Se trata de un protocolo “bien controlado”, como explicó Carlos González Boothby, director técnico de Indoor Environmental Consultants, compañía dedicada al estudio de la calidad del aire.

“Si los análisis demuestran que el producto o edificio tienen asbesto y éste fue alterado por alguna remodelación, hay que hacer una remoción completa del material a través de compañías especializadas y certificadas por la Junta de Calidad Ambiental (JCA). Y esto hay que hacerlo bien controlado”, dijo el experto al aclarar que si una estructura tiene asbesto, pero no ha sido alterada, lo que corresponde es encapsular el edificio y poner rótulos de advertencia.

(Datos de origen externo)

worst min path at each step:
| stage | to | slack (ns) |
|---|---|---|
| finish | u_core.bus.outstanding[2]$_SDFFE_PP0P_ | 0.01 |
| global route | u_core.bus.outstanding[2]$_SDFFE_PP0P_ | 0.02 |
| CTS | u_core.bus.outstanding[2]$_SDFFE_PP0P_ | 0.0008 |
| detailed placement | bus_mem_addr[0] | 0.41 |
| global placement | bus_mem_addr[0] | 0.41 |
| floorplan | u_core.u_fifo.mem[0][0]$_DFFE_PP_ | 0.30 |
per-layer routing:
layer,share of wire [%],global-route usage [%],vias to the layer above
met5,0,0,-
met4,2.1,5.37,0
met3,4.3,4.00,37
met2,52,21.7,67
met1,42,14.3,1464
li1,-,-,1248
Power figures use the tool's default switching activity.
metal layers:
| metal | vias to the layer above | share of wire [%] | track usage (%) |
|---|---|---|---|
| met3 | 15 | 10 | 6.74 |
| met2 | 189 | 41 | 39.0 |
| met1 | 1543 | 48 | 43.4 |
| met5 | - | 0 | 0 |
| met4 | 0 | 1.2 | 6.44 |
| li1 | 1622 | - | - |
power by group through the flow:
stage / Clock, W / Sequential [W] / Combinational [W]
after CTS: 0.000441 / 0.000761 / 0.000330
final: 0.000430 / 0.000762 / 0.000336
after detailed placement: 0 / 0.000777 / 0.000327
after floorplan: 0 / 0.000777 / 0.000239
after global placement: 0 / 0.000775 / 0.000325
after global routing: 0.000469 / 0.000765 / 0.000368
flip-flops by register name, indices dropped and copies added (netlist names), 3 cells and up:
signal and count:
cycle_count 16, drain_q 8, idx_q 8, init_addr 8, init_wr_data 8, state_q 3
===== src/rtl/maxpool_ctrl.sv =====
// maxpool_ctrl: walks a row-major HxW map in 2x2 stride-2 windows, loads each
// window into the 4-lane PATCH bus, waits POOL_LAT cycles and writes RESULT to
// a row-major output map.
// Ports:
//   CLK, rst_n          clock, synchronous active-low reset
//   start               request, sampled only in IDLE
//   in_base, out_base   map base addresses, latched on start
//   busy, done          status (busy in READ..WRITE, done one-cycle pulse)
//   rd_en, rd_addr      input memory read port, rd_data one cycle later
//   PATCH               {BR, BL, TR, TL} window lanes to the pool unit
//   RESULT              pool unit output
//   wr_en, wr_addr, wr_data  output memory write port
module maxpool_ctrl #(
  parameter int unsigned DW       = 64,
  parameter int unsigned W        = 8,
  parameter int unsigned H        = 8,
  parameter int unsigned AW       = 16,
  parameter int unsigned POOL_LAT = 1
) (
  input  logic            CLK,
  input  logic            rst_n,
  input  logic            start,
  input  logic [AW-1:0]   in_base,
  input  logic [AW-1:0]   out_base,
  output logic            busy,
  output logic            done,
  output logic            rd_en,
  output logic [AW-1:0]   rd_addr,
  input  logic [DW-1:0]   rd_data,
  output logic [4*DW-1:0] PATCH,
  input  logic [DW-1:0]   RESULT,
  output logic            wr_en,
  output logic [AW-1:0]   wr_addr,
  output logic [DW-1:0]   wr_data
);

  localparam int unsigned KMAX = (POOL_LAT > 4) ? POOL_LAT : 4;
  localparam int unsigned KW   = (KMAX > 4) ? $clog2(KMAX) : 2;
  localparam logic [KW-1:0] K_READ_LAST = KW'(3);
  localparam logic [KW-1:0] K_POOL_LAST = KW'(POOL_LAT - 1);
  // A map narrower or shorter than one window produces no output at all.
  localparam bit EMPTY_MAP = (W < 2) || (H < 2);

  typedef enum logic [2:0] {
    S_IDLE, S_READ, S_FILL, S_POOL, S_WRITE, S_DONE
  } state_e;

  state_e          state_q;
  logic [KW-1:0]   k_q;
  logic [AW-1:0]   r_q, c_q, o_q;
  logic [AW-1:0]   in_base_q, out_base_q;
  logic [DW-1:0]   lane_q [4];
  logic            busy_q, done_q, rd_en_q, wr_en_q;
  logic [AW-1:0]   rd_addr_q, wr_addr_q;

  // Window position after the current one (odd trailing row/column dropped).
  logic [AW-1:0] c_step, c_next, r_next;
  logic          row_wrap, last_win;

  assign c_step   = c_q + AW'(2);
  assign row_wrap = (c_step + AW'(1)) >= AW'(W);
  assign c_next   = row_wrap ? '0 : c_step;
  assign r_next   = row_wrap ? (r_q + AW'(2)) : r_q;
  assign last_win = (r_next + AW'(1)) >= AW'(H);

  // Element address of lane kk of the window at (row, col), modulo 2^AW.
  function automatic logic [AW-1:0] rd_addr_f(input logic [AW-1:0] base,
                                              input logic [AW-1:0] row,
                                              input logic [AW-1:0] col,
                                              input logic [1:0]    kk);
    rd_addr_f = base + (row + AW'(kk[1])) * AW'(W) + col + AW'(kk[0]);
  endfunction

  // Sequencer: state, counters and all registered outputs.
  always_ff @(posedge CLK) begin
    if (!rst_n) begin
      state_q    <= S_IDLE;
      k_q        <= '0;
      r_q        <= '0;
      c_q        <= '0;
      o_q        <= '0;
      in_base_q  <= '0;
      out_base_q <= '0;
      for (int i = 0; i < 4; i++) lane_q[i] <= '0;
      busy_q     <= 1'b0;
      done_q     <= 1'b0;
      rd_en_q    <= 1'b0;
      wr_en_q    <= 1'b0;
      rd_addr_q  <= '0;
      wr_addr_q  <= '0;
    end else begin
      case (state_q)
        S_IDLE: begin
          if (start) begin
            in_base_q  <= in_base;
            out_base_q <= out_base;
            r_q        <= '0;
            c_q        <= '0;
            o_q        <= '0;
            k_q        <= '0;
            if (EMPTY_MAP) begin
              state_q <= S_DONE;
              done_q  <= 1'b1;
            end else begin
              state_q   <= S_READ;
              busy_q    <= 1'b1;
              rd_en_q   <= 1'b1;
              rd_addr_q <= rd_addr_f(in_base, '0, '0, 2'd0);
            end
          end
        end
        S_READ: begin
          // Data for the address issued in phase k-1 arrives in phase k.
          if (k_q != '0) lane_q[k_q[1:0] - 2'd1] <= rd_data;
          if (k_q == K_READ_LAST) begin
            state_q <= S_FILL;
            rd_en_q <= 1'b0;
            k_q     <= '0;
          end else begin
            k_q       <= k_q + KW'(1);
            rd_addr_q <= rd_addr_f(in_base_q, r_q, c_q, k_q[1:0] + 2'd1);
          end
        end
        S_FILL: begin
          lane_q[3] <= rd_data;
          state_q   <= S_POOL;
          k_q       <= '0;
        end
        S_POOL: begin
          if (k_q == K_POOL_LAST) begin
            state_q   <= S_WRITE;
            wr_en_q   <= 1'b1;
            wr_addr_q <= out_base_q + o_q;
          end else begin
            k_q <= k_q + KW'(1);
          end
        end
        S_WRITE: begin
          wr_en_q <= 1'b0;
          c_q     <= c_next;
          r_q     <= r_next;
          o_q     <= o_q + AW'(1);
          k_q     <= '0;
          if (last_win) begin
            state_q <= S_DONE;
            busy_q  <= 1'b0;
            done_q  <= 1'b1;
          end else begin
            state_q   <= S_READ;
            rd_en_q   <= 1'b1;
            rd_addr_q <= rd_addr_f(in_base_q, r_next, c_next, 2'd0);
          end
        end
        S_DONE: begin
          done_q  <= 1'b0;
          state_q <= S_IDLE;
        end
        default: state_q <= S_IDLE;
      endcase
    end
  end

  assign busy    = busy_q;
  assign done    = done_q;
  assign rd_en   = rd_en_q;
  assign rd_addr = rd_addr_q;
  assign wr_en   = wr_en_q;
  assign wr_addr = wr_addr_q;
  assign PATCH   = {lane_q[3], lane_q[2], lane_q[1], lane_q[0]};
  // RESULT is only valid in WRITE, so it is passed through rather than staged.
  assign wr_data = wr_en_q ? RESULT : '0;

endmodule
<file path="src/rtl/axi_lite_slave_if.sv">
// AXI4-Lite slave front end: independent write/read FSMs feeding a shared bridge port with round-robin arbitration.
// Latency: AW/W or AR handshake at T gives a bridge request at T+1; all AXI channels backpressure through their valid/ready pairs.
module axi_lite_slave_if #(
    parameter int DATASIZE = 32,
    parameter int ADDRSIZE = 32
) (
    input  logic                    AXI_clk,
    input  logic                    AXI_rst_n,
    // AXI4-Lite write
    input  logic                    awvalid,
    output logic                    awready,
    input  logic [ADDRSIZE-1:0]     awaddr,
    input  logic [2:0]              awprot,
    input  logic                    wvalid,
    output logic                    wready,
    input  logic [DATASIZE-1:0]     wdata,
    input  logic [DATASIZE/8-1:0]   wstrb,
    output logic                    bvalid,
    input  logic                    bready,
    output logic [1:0]              bresp,
    // AXI4-Lite read
    input  logic                    arvalid,
    output logic                    arready,
    input  logic [ADDRSIZE-1:0]     araddr,
    input  logic [2:0]              arprot,
    output logic                    rvalid,
    input  logic                    rready,
    output logic [DATASIZE-1:0]     rdata,
    output logic [1:0]              rresp,
    // bridge write
    output logic                    write_valid,
    input  logic                    write_ready,
    output logic [ADDRSIZE-1:0]     write_address,
    output logic [DATASIZE-1:0]     write_data,
    output logic [DATASIZE/8-1:0]   write_strobe,
    output logic [2:0]              write_pprot,
    // bridge read
    output logic                    read_address_valid,
    input  logic                    read_address_ready,
    output logic [ADDRSIZE-1:0]     read_address,
    output logic [2:0]              read_pprot,
    input  logic                    read_data_valid,
    output logic                    read_data_ready,
    input  logic [DATASIZE-1:0]     prdata
);

    localparam logic [1:0] W_IDLE  = 2'd0;
    localparam logic [1:0] W_ISSUE = 2'd1;
    localparam logic [1:0] W_RESP  = 2'd2;

    localparam logic [1:0] R_IDLE  = 2'd0;
    localparam logic [1:0] R_ISSUE = 2'd1;
    localparam logic [1:0] R_WAIT  = 2'd2;
    localparam logic [1:0] R_RESP  = 2'd3;

    logic [1:0]            w_state_q, w_state_d;
    logic [1:0]            r_state_q, r_state_d;
    logic                  aw_held_q, aw_held_d;
    logic                  w_held_q, w_held_d;
    logic [ADDRSIZE-1:0]   waddr_q, waddr_d;
    logic [2:0]            wprot_q, wprot_d;
    logic [DATASIZE-1:0]   wdata_q, wdata_d;
    logic [DATASIZE/8-1:0] wstrb_q, wstrb_d;
    logic [ADDRSIZE-1:0]   raddr_q, raddr_d;
    logic [2:0]            rprot_q, rprot_d;
    logic [DATASIZE-1:0]   rdata_q, rdata_d;
    logic                  prio_q, prio_d;      // 0 = write wins a tie, 1 = read wins
    logic                  wlock_q, wlock_d;
    logic                  rlock_q, rlock_d;

    logic w_req, r_req, gnt_w, gnt_r;
    logic aw_hs, w_hs, wr_hs, ra_hs;

    // A granted request keeps its grant until its handshake so the bridge payload never flips mid-request.
    always_comb begin
        w_req = (w_state_q == W_ISSUE);
        r_req = (r_state_q == R_ISSUE);
        gnt_w = w_req && (wlock_q || (!rlock_q && (!r_req || !prio_q)));
        gnt_r = r_req && !gnt_w;
        wr_hs = gnt_w && write_ready;
        ra_hs = gnt_r && read_address_ready;
    end

    assign awready            = (w_state_q == W_IDLE) && !aw_held_q;
    assign wready             = (w_state_q == W_IDLE) && !w_held_q;
    assign aw_hs              = awvalid && awready;
    assign w_hs               = wvalid && wready;
    assign bvalid             = (w_state_q == W_RESP);
    assign bresp              = 2'b00;
    assign write_valid        = gnt_w;
    assign write_address      = waddr_q;
    assign write_data         = wdata_q;
    assign write_strobe       = wstrb_q;
    assign write_pprot        = wprot_q;

    assign arready            = (r_state_q == R_IDLE);
    assign read_address_valid = gnt_r;
    assign read_address       = raddr_q;
    assign read_pprot         = rprot_q;
    assign read_data_ready    = (r_state_q == R_WAIT) && read_data_valid;
    assign rvalid             = (r_state_q == R_RESP);
    assign rdata              = rdata_q;
    assign rresp              = 2'b00;

    always_comb begin
        w_state_d = w_state_q;
        aw_held_d = aw_held_q;
        w_held_d  = w_held_q;
        waddr_d   = waddr_q;
        wprot_d   = wprot_q;
        wdata_d   = wdata_q;
        wstrb_d   = wstrb_q;
        case (w_state_q)
            W_IDLE: begin
                if (aw_hs) begin
                    aw_held_d = 1'b1;
                    waddr_d   = awaddr;
                    wprot_d   = awprot;
                end
                if (w_hs) begin
                    w_held_d = 1'b1;
                    wdata_d  = wdata;
                    wstrb_d  = wstrb;
                end
                if ((aw_held_q || aw_hs) && (w_held_q || w_hs)) begin
                    w_state_d = W_ISSUE;
                    aw_held_d = 1'b0;
                    w_held_d  = 1'b0;
                end
            end
            W_ISSUE: if (wr_hs)  w_state_d = W_RESP;
            W_RESP:  if (bready) w_state_d = W_IDLE;
            default: w_state_d = W_IDLE;
        endcase
    end

    always_comb begin
        r_state_d = r_state_q;
        raddr_d   = raddr_q;
        rprot_d   = rprot_q;
        rdata_d   = rdata_q;
        case (r_state_q)
            R_IDLE: begin
                if (arvalid) begin
                    r_state_d = R_ISSUE;
                    raddr_d   = araddr;
                    rprot_d   = arprot;
                end
            end
            R_ISSUE: if (ra_hs) r_state_d = R_WAIT;
            R_WAIT: begin
                if (read_data_valid) begin
                    r_state_d = R_RESP;
                    rdata_d   = prdata;
                end
            end
            default: if (rready) r_state_d = R_IDLE;
        endcase
    end

    always_comb begin
        prio_d  = ((wr_hs || ra_hs) && w_req && r_req) ? ~prio_q : prio_q;
        wlock_d = gnt_w && !write_ready;
        rlock_d = gnt_r && !read_address_ready;
    end

    always_ff @(posedge AXI_clk or negedge AXI_rst_n) begin
        if (!AXI_rst_n) begin
            w_state_q <= W_IDLE;
            r_state_q <= R_IDLE;
            aw_held_q <= 1'b0;
            w_held_q  <= 1'b0;
            waddr_q   <= '0;
            wprot_q   <= '0;
            wdata_q   <= '0;
            wstrb_q   <= '0;
            raddr_q   <= '0;
            rprot_q   <= '0;
            rdata_q   <= '0;
            prio_q    <= 1'b0;
            wlock_q   <= 1'b0;
            rlock_q   <= 1'b0;
        end else begin
            w_state_q <= w_state_d;
            r_state_q <= r_state_d;
            aw_held_q <= aw_held_d;
            w_held_q  <= w_held_d;
            waddr_q   <= waddr_d;
            wprot_q   <= wprot_d;
            wdata_q   <= wdata_d;
            wstrb_q   <= wstrb_d;
            raddr_q   <= raddr_d;
            rprot_q   <= rprot_d;
            rdata_q   <= rdata_d;
            prio_q    <= prio_d;
            wlock_q   <= wlock_d;
            rlock_q   <= rlock_d;
        end
    end

endmodule

</file>
<file path="config.mk">
export PLATFORM = sky130hd
export DESIGN_NAME = axi_lite_slave_if
export DESIGN_NICKNAME = d
export VERILOG_FILES = /design/src/rtl/axi_lite_slave_if.sv
export SDC_FILE = /design/constraint.sdc
export NUM_CORES = 1
export LEC_CHECK = 0
export ABC_AREA = 1
export BUFFER_PORTS_ARGS = -buffer_cell sky130_fd_sc_hd__buf_4
export CORE_MARGIN = 5
export CORE_UTILIZATION = 49
export CTS_CLUSTER_DIAMETER = 50
export CTS_CLUSTER_SIZE = 30
export DETAILED_ROUTE_END_ITERATION = 10
export PLACE_DENSITY = 0.85
export SETUP_SLACK_MARGIN = 0.5
export SYNTH_ARGS = -nofsm -noshare
export SYNTH_HDL_FRONTEND = slang
export SYNTH_SLANG_ARGS = --single-unit
</file>
<file path="constraint.sdc">
create_clock -name AXI_clk -period 3.8 [get_ports AXI_clk]
set_clock_uncertainty 0.2 [all_clocks]
set_input_delay 0.19 -clock AXI_clk [delete_from_list [all_inputs] [get_ports AXI_clk]]
set_output_delay 0.19 -clock AXI_clk [all_outputs]
set_load 0.02 [all_outputs]
</file>
### Word-level counts from Yosys, hierarchy flattened

Index checks and enable logic that the tools add are counted.

* flip-flop bits (word level): 147
* input port bits: 148
* output and inout bits: 150
* logic and storage cells: 80

* equal/unequal tests: 11
* mux-type cells: 13
* bitwise operators: 1
* reductions and logical operators: 41

Operator list (count)
* $logic_and A1 B1 Y1: 15
* $mux W2: 7
* $pmux W2 S3: 2
* $reduce_and A2 Y1: 6
* $logic_not A1 Y1: 8
* $ne A2 B1 Y1 const B: 4
* $eq A2 B2 Y1 const B: 3
* $logic_or A1 B1 Y1: 5
* $eq A2 B1 Y1 const B: 2
* $logic_not A2 Y1: 2
* $mux W1: 4
* $ne A2 B2 Y1 const B: 2
* $reduce_and A4 Y1: 1
* $reduce_bool A2 Y1: 2
* $reduce_bool A4 Y1: 1
* $reduce_and A3 Y1: 1
* $not A1 Y1: 1

### Logic depth before layout (Yosys ltp)

* depth in word-level cells: 12
* gate-level depth with buffers: 11
* mapped depth without buffers: 11

### Least setup slack after synthesis

OpenSTA, ideal clock, no wires.

* path kind: flip-flop to flip-flop
* start point: reg r_state_q[0]
* end point: reg raddr_q[10] (netlist: read_address[10])
* setup time: 0.125 ns
* arrival: 1.538 ns
* data required time: 3.475 ns
* slack: 1.937 ns
* stages on the path, launching flop included: 6
* path buffers: 1
* clock period less this slack: 1.863 ns
* path through: dfrtp_1 -> inv_1 -> ha_1 -> nand2_1 -> buf_2 -> mux2_2

* word-level cells in the longest chain between the ends: 2

Ends and longest elaborated chain
* from (decl): RTL line 57 `logic [1:0] r_state_q, r_state_d;`
* from (signal assigned): RTL line 185 `r_state_q <= r_state_d;`
* $logic_not A2 Y1
* named net arready: RTL line 23 `output logic arready,`
* $reduce_and A2 Y1 (no source line)
* to (signal assigned): RTL line 192 `raddr_q <= raddr_d;`
* to (decl): RTL line 64 `logic [ADDRSIZE-1:0] raddr_q, raddr_d;`

The timed path passes the listed nets, and every way through them passes these cells.
A chain may end at the register's enable or synchronous reset.

### Worst setup path in the final report

* start point: reg r_state_q[0]
* end point: out read_data_ready

* word-level cells in the longest chain between the ends: 2

Ends and longest elaborated chain
* $eq A2 B2 Y1: RTL line 100 `assign read_data_ready = (r_state_q == R_WAIT) && read_data_valid;`
* $logic_and A1 B1 Y1: RTL line 100
* to (decl): RTL line 43 `output logic read_data_ready,`

No other way between the ends.

==> results.json <==
{
  "result_of_the_run": "complete, no violations",
  "regToRegEndpoint": "read_address[12]$_DFFE_PN0P_",
  "setup-violations-final": 0,
  "cts-root-buf": "sky130_fd_sc_hd__clkbuf_16",
  "synth.avg_cell_area_um2": 10.0,
  "core_region_area_um2": 12000,
  "route.final.wire_length_um": 21500,
  "clkTransAtPathRegs_ps": 60,
  "routed_via_density": 5.17,
  "endpoint_kind": "output pin",
  "period_minus_slack_ps": 2820,
  "ios": 298,
  "grt_util_all_layers": 0.295,
  "nets": 1171,
  "clkLatencyLatePin_ps": 400,
  "layout.core_utilization": 0.845,
  "rsz_0062_raised_after_global_routing": "no",
  "cp-start-kind": "flip-flop",
  "numPortBuffers": 293,
  "floorplan.rows": 40,
  "grt_first_pass_wirelength_um": 33500,
  "worst_pin_slew_ps": 1040,
  "vias_in_the_first_global_route": 6640,
  "ant_nets": 0,
  "synth.area.top_cells": "sky130_fd_sc_hd__dfrtp_1 62%, sky130_fd_sc_hd__nand2_1 16%, sky130_fd_sc_hd__mux2_2 6.6%",
  "timing.reg2reg.setup_slack_ps": 1400,
  "grt_overflow_total": 0,
  "drive_gt1_frac": 0.365,
  "number_of_cell_instances_on_the_worst_register_to_register_path": 5,
  "detailedRoute.firstPassIterationCount": 5,
  "synthesis.instances": 591,
  "postCtsResizedCells": 0,
  "synthDistinctLibCells": 23,
  "floorplan.die_area_um2": 14400,
  "grt_start_max_net_pins": 115,
  "clock_tree_from_tritoncts": "done",
  "hold_path_end": "write_address[21]$_DFFE_PN0P_",
  "place_area_um2": 8150,
  "final_min_period_over_clock_period": 0.742,
  "detail_route.wl_per_cell_um": 18.2,
  "worst-setup-path-type": "flip-flop to output pin",
  "timing.slew.headroom": 0.308,
  "synth_top_area_cell": "sky130_fd_sc_hd__dfrtp_1",
  "cts.path.max_buffers": 2,
  "finalMaxSlewViolations": 0,
  "cp.arrival_ps": 2430,
  "hold_depth": 3,
  "die_w_um": 120,
  "grt_antenna_before_repair": 0,
  "max_freq_ghz": 0.355,
  "clock_tree.htree_level_count": 4,
  "synth_seq_cells": 147,
  "cts_setup_buffers": 0,
  "route.detailed.drc": 0,
  "critical_path.reg2reg.startpoint": "r_state_q[0]$_DFFE_PN0P_",
  "synth_warnings": 0,
  "powerDensity_nw_per_um2": 832,
  "post-synth-top-area-fraction": 0.620,
  "hold_path.startpoint": "awvalid",
  "maxCapViolCount": 0,
  "synth_area_um2": 5930,
  "postLayoutCellArea_um2": 10100,
  "synth_sequential_area_ratio": 0.620,
  "cellLeakagePower_uw": 0.00538,
  "postCtsHoldBufs": 142,
  "place.gp.congestion": 0.824,
  "areaGrowthSynthToFinish_pct": 70.4,
  "floorplan.initialDensity": 0.496,
  "cts_inserted_buffers": 17,
  "timing.final.hold_violations": 0,
  "power.total_uw": 8410,
  "final.setup.tns_ps": 0,
  "clock_sink_count": 147,
  "drtIter0Drc": 544,
  "post-dp-hpwl_um": 11700,
  "die_height_um": 120,
  "worstPathMaxFanout": 33,
  "ir_worst_vdd_uv": 423,
  "min-delay-path-class": "primary input to flip-flop",
  "startpoint": "r_state_q[0]$_DFFE_PN0P_",
  "worst-endpoint-required_ps": 3410,
  "vias": 6109
}
## sequential cells by signal, indices dropped and copies added (netlist names)
signal	count
prio_q	1
r_state_q	2
rdata	32
write_data	32
write_strobe	4
rlock_q	1
read_pprot	3
w_held_q	1
write_address	32
write_pprot	3
wlock_q	1
w_state_q	2
read_address	32
aw_held_q	1
## synth_stat cells
library cell	count
sky130_fd_sc_hd__a21oi_1	4
sky130_fd_sc_hd__buf_2	10
sky130_fd_sc_hd__nand2_1	260
sky130_fd_sc_hd__conb_1	1
sky130_fd_sc_hd__dfrtp_1	147
sky130_fd_sc_hd__buf_4	7
sky130_fd_sc_hd__clkbuf_1	10
sky130_fd_sc_hd__nand3_2	9
sky130_fd_sc_hd__nor2_4	2
sky130_fd_sc_hd__inv_1	14
sky130_fd_sc_hd__ha_1	4
sky130_fd_sc_hd__nand2_4	1
sky130_fd_sc_hd__o21ai_0	1
sky130_fd_sc_hd__nor2_1	6
sky130_fd_sc_hd__inv_2	1
sky130_fd_sc_hd__nand2_2	1
sky130_fd_sc_hd__o21a_1	1
sky130_fd_sc_hd__buf_6	7
sky130_fd_sc_hd__mux2_2	35
sky130_fd_sc_hd__nand4_1	1
sky130_fd_sc_hd__nor2_8	1
sky130_fd_sc_hd__and3_1	1
sky130_fd_sc_hd__nand3_1	67
## critical path: stages (launching register included)
cell	delay (ps)
sky130_fd_sc_hd__dfrtp_1	410
sky130_fd_sc_hd__inv_1	100
sky130_fd_sc_hd__ha_1	170
sky130_fd_sc_hd__nand2_1	50
sky130_fd_sc_hd__buf_4	230
sky130_fd_sc_hd__inv_1	770
sky130_fd_sc_hd__buf_4	280
## cells in the final DEF (no fill, tap or decap)
| cell type | count |
|---|---|
| sky130_fd_sc_hd__clkbuf_16 | 17 |
| sky130_fd_sc_hd__o21ai_0 | 1 |
| sky130_fd_sc_hd__inv_2 | 1 |
| sky130_fd_sc_hd__nor2_4 | 2 |
| sky130_fd_sc_hd__nand3_2 | 9 |
| sky130_fd_sc_hd__conb_1 | 4 |
| sky130_fd_sc_hd__nand2_1 | 260 |
| sky130_fd_sc_hd__clkinv_4 | 2 |
| sky130_fd_sc_hd__diode_2 | 2 |
| sky130_fd_sc_hd__dfrtp_1 | 147 |
| sky130_fd_sc_hd__nand2_4 | 1 |
| sky130_fd_sc_hd__nand2_2 | 1 |
| sky130_fd_sc_hd__nand3_1 | 67 |
| sky130_fd_sc_hd__clkinv_2 | 3 |
| sky130_fd_sc_hd__inv_1 | 14 |
| sky130_fd_sc_hd__mux2_2 | 35 |
| sky130_fd_sc_hd__inv_6 | 2 |
| sky130_fd_sc_hd__clkbuf_1 | 3 |
| sky130_fd_sc_hd__nor2_8 | 1 |
| sky130_fd_sc_hd__a21oi_1 | 4 |
| sky130_fd_sc_hd__clkinvlp_4 | 4 |
| sky130_fd_sc_hd__clkbuf_8 | 1 |
| sky130_fd_sc_hd__and3_1 | 1 |
| sky130_fd_sc_hd__o21a_1 | 1 |
| sky130_fd_sc_hd__nor2_1 | 6 |
| sky130_fd_sc_hd__buf_6 | 1 |
| sky130_fd_sc_hd__dlygate4sd3_1 | 142 |
| sky130_fd_sc_hd__ha_1 | 4 |
| sky130_fd_sc_hd__buf_4 | 297 |
| sky130_fd_sc_hd__nand4_1 | 1 |
## cell families after synthesis
family	after synthesis	share of synthesized area
AOI/OAI and AO/OA	6	0.00549
adders and majority gates	4	0.00844
buffers and inverters	49	0.0464
DFF	147	0.620
muxes	35	0.0665
other	1	0.000632
and+or+nand+nor	349	0.252
## worst max path at each step
stage	to
after floorplan	read_address[10]$_DFFE_PN0P_
after global placement	read_data_ready
after detailed placement	read_data_ready
after CTS	read_data_ready
after global routing	read_data_ready
final	read_data_ready
## routing by layer
layer	GRT usage	vias to the layer above	wire (µm)	share of wire
met5	0	-	0	0
met4	0.168	0	1060	0.049
met3	0.0787	90	1760	0.082
met2	0.540	339	11500	0.53
met1	0.301	2942	7230	0.34
li1	-	2738	-	-
## power by group
group | internal [µW] | leakage (µW) | switching (µW)
clock | 854 | 0.000250 | 636
sequential | 2320 | 0.00181 | 480
combinational | 1680 | 0.00331 | 2440
## metrics by stage
step | worst slack [ps] | std cells | hold slack [ps]
after floorplan | 1940 | 594 | -306
final | 981 | 1181 | 53.0
after global routing | 823 | 1179 | 48.4
after global placement | 1440 | 1005 | 150
after CTS | 1000 | 1179 | 24.6
after detailed placement | 1450 | 1005 | 153
## area by class of cell
cell class | count | area [µm²]
sequential | 147 | 3680
timing repair buffer | 440 | 3660
multi-input combinational | 398 | 1990
fill | 569 | 1860
clock buffer | 21 | 450
tap | 147 | 184
clock inverter | 11 | 80.1
inverter | 15 | 56.3
antenna | 2 | 5.00
Power figures use the tool's default switching activity.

En forma resumida, Colón Boothby explicó que el protocolo de remoción se lleva a cabo mediante la demolición de la estructura.

“Pero el área se cierra, se encapsula y se pone bajo presión negativa para que esas fibras de asbesto no salgan del área. Al mismo tiempo, se mantiene una máquina depurando el área constantemente para eliminar de la superficie respiratoria esa fibra mineral. Finalmente, se debe disponer del material removido en un vertedero tóxico”, dijo el especialista, con más de 20 años de experiencia, y agregó que se deben hacer pruebas adicionales al aire.

Cabe destacar que el asbesto es una fibra mineral que se utilizó mucho en las construcciones, principalmente como un producto para aislar el calor. Sin embargo, cuando se comprobó que el asbesto liberado al ambiente era tóxico al ser inhalado por humanos, se descontinuó su uso. En Puerto Rico se prohibió a partir de 1980.

Una de las enfermedades provocadas por la inhalación de asbesto es la asbestosis, la cual produce cicatrización de los tejidos en el interior de los pulmones.